Top of SOURCE DATA

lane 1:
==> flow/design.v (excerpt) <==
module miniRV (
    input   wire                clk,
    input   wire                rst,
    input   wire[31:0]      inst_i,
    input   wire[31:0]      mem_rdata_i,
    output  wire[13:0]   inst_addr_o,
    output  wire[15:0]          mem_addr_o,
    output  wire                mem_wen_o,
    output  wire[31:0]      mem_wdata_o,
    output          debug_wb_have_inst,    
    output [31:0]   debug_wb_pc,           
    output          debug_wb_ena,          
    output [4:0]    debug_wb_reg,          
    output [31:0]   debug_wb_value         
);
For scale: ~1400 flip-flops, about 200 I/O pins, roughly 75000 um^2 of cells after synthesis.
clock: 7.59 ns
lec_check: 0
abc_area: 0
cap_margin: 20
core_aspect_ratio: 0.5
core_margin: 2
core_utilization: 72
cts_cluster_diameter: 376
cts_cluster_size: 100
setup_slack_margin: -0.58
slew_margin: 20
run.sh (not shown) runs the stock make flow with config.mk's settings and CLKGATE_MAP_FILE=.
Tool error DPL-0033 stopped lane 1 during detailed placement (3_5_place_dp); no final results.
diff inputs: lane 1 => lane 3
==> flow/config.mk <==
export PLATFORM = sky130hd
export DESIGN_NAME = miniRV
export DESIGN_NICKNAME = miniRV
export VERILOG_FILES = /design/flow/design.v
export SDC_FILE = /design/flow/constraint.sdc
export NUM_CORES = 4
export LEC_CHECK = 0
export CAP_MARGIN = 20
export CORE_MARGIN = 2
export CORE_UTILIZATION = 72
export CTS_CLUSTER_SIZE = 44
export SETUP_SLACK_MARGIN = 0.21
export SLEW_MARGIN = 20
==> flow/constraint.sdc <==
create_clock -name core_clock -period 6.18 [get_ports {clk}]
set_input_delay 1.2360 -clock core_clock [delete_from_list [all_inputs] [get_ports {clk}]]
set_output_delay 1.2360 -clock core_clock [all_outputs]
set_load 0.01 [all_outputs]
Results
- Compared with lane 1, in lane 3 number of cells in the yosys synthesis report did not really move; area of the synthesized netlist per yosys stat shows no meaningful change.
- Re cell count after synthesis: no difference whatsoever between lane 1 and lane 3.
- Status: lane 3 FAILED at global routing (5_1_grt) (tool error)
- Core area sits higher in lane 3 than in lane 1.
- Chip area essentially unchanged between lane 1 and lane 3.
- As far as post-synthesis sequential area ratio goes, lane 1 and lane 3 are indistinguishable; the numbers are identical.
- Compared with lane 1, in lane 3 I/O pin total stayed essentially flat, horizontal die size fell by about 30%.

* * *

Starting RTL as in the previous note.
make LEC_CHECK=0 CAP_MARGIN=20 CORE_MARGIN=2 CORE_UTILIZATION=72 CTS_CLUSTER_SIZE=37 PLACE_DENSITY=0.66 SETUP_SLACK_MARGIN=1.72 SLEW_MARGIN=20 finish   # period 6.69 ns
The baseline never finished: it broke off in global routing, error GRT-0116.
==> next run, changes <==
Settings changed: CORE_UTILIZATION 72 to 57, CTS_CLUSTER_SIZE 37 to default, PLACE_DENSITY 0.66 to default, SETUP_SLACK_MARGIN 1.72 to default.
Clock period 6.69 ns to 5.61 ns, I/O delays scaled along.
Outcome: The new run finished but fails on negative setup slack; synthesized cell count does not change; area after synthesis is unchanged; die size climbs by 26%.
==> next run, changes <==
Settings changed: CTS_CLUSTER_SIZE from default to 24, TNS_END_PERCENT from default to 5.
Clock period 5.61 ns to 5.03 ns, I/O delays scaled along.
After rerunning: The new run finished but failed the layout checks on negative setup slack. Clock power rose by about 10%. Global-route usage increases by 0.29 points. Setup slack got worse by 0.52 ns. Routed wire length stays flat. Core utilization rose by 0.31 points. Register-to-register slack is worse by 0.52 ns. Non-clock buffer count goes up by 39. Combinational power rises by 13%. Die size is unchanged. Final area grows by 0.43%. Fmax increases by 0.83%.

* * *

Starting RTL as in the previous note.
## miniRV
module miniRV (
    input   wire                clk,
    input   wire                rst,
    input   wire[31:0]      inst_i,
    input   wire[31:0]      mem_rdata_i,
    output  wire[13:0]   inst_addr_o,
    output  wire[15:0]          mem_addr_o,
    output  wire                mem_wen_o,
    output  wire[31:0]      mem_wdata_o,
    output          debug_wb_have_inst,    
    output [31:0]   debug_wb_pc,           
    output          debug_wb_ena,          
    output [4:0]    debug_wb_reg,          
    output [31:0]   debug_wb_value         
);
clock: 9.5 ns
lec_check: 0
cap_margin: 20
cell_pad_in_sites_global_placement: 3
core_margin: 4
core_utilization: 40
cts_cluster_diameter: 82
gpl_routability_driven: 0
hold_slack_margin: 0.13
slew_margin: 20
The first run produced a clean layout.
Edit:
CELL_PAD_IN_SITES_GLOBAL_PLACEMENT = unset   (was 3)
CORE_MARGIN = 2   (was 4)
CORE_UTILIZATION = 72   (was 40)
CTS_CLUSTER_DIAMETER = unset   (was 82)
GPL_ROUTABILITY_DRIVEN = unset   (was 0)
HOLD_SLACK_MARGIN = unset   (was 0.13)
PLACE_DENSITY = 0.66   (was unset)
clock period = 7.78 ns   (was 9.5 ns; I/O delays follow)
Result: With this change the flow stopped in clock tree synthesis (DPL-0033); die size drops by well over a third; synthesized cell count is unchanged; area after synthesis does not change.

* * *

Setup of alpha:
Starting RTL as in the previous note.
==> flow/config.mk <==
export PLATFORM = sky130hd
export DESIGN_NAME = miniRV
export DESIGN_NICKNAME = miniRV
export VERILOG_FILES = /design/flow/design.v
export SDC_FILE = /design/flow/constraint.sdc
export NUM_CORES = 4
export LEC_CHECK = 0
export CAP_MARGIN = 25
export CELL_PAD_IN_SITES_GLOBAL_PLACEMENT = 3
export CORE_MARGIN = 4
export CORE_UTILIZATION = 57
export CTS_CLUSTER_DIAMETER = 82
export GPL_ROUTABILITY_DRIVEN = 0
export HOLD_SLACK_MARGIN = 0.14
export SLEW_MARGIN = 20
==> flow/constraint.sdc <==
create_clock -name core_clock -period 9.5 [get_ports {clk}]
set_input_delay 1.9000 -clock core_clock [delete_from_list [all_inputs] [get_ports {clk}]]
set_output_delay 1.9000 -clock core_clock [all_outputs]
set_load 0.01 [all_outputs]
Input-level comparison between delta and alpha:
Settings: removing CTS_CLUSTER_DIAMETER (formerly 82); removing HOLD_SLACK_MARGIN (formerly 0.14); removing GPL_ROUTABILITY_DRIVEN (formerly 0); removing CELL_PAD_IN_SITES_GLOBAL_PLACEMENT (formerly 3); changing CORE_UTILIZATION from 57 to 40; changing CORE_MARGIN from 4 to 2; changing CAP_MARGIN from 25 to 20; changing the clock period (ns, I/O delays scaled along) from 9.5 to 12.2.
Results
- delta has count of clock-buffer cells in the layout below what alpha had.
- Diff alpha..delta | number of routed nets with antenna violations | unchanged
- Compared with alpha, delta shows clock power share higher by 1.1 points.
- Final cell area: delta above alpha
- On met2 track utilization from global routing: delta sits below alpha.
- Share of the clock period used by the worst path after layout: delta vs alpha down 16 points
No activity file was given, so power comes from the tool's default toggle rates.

Bottom of SOURCE DATA

### WHAT THIS TASK INVOLVES
With "shows" as the search string, filter the records and return each line that has it.

### EXPECTED ANSWER
- Compared with lane 1, in lane 3 number of cells in the yosys synthesis report did not really move; area of the synthesized netlist per yosys stat shows no meaningful change.
- Compared with alpha, delta shows clock power share higher by 1.1 points.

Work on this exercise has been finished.